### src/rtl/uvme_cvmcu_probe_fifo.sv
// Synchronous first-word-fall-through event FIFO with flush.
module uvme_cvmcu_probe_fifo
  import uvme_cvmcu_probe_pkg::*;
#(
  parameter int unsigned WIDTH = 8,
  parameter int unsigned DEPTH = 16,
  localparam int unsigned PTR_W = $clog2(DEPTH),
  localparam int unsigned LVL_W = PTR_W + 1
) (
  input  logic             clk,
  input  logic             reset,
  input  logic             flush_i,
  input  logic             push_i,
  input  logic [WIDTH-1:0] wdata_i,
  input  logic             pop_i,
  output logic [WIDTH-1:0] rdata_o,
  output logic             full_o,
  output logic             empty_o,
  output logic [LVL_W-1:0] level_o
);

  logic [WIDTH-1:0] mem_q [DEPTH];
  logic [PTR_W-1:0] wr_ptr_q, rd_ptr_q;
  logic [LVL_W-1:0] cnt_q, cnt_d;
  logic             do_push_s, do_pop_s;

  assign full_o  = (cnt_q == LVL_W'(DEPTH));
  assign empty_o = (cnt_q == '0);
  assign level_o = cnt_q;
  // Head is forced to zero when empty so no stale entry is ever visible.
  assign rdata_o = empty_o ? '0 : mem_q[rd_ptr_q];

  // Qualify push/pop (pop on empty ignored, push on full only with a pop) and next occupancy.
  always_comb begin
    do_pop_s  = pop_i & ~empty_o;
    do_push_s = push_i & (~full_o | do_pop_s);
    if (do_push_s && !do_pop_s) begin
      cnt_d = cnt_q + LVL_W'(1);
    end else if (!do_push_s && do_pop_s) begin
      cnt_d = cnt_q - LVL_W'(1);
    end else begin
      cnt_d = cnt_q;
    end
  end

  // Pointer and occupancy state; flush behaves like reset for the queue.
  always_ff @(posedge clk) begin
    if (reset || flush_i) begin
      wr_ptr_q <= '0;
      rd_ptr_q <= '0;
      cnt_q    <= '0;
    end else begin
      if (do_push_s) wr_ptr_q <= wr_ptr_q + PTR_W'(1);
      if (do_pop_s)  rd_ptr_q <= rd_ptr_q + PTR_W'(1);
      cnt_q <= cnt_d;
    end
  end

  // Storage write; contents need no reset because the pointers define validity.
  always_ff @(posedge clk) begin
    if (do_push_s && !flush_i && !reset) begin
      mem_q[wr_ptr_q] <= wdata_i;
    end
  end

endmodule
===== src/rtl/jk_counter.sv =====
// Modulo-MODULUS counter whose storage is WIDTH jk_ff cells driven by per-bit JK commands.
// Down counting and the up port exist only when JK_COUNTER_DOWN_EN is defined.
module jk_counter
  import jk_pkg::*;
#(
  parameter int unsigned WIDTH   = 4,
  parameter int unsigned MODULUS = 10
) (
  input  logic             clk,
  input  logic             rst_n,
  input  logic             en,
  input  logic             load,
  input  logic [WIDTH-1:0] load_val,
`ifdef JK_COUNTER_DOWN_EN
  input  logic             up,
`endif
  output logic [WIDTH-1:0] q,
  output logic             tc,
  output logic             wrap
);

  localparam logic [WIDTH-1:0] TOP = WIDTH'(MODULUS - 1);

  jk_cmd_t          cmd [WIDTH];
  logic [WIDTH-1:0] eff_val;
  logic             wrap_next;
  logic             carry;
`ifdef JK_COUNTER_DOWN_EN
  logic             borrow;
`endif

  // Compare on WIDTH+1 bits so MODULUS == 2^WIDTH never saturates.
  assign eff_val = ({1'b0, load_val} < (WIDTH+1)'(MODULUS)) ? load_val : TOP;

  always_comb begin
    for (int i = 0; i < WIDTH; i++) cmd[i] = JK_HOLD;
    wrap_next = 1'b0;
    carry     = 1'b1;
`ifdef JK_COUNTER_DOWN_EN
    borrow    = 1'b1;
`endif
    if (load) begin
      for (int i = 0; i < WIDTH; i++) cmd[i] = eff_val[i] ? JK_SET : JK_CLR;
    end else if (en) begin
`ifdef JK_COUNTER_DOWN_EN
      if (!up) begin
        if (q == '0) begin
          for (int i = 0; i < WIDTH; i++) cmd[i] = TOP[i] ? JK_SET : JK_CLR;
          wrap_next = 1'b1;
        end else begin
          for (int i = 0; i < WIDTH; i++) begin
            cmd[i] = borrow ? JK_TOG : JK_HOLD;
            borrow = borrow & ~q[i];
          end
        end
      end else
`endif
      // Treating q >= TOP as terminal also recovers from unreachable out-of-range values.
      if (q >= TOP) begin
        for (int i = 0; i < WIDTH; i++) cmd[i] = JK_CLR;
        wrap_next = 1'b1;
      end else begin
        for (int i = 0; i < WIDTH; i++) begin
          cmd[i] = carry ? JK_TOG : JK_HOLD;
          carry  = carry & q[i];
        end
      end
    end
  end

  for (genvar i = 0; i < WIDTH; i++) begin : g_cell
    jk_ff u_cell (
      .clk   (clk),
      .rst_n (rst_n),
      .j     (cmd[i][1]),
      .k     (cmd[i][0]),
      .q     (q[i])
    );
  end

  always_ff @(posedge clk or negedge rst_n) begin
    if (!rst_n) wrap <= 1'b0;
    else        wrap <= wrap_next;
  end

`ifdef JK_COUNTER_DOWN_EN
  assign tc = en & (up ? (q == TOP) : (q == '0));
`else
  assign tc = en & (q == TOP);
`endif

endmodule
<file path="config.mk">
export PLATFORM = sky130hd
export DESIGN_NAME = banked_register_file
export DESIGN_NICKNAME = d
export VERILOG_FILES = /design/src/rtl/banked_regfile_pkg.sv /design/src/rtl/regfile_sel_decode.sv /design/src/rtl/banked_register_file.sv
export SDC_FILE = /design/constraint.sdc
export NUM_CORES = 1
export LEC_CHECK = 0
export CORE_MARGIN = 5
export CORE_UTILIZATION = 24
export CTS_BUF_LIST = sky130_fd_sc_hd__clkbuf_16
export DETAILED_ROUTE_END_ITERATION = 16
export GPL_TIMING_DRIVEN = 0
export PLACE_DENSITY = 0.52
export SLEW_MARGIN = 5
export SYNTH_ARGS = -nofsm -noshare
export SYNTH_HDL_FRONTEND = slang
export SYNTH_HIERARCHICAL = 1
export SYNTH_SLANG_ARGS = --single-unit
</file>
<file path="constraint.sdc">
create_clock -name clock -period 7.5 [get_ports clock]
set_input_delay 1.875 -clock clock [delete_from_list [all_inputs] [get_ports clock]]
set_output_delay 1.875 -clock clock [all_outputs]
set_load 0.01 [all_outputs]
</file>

**ABOUT THIS TASK:**
How many lines of the data above include the word "reset"? Only that number should be returned.

**WRITTEN RESPONSE:**
5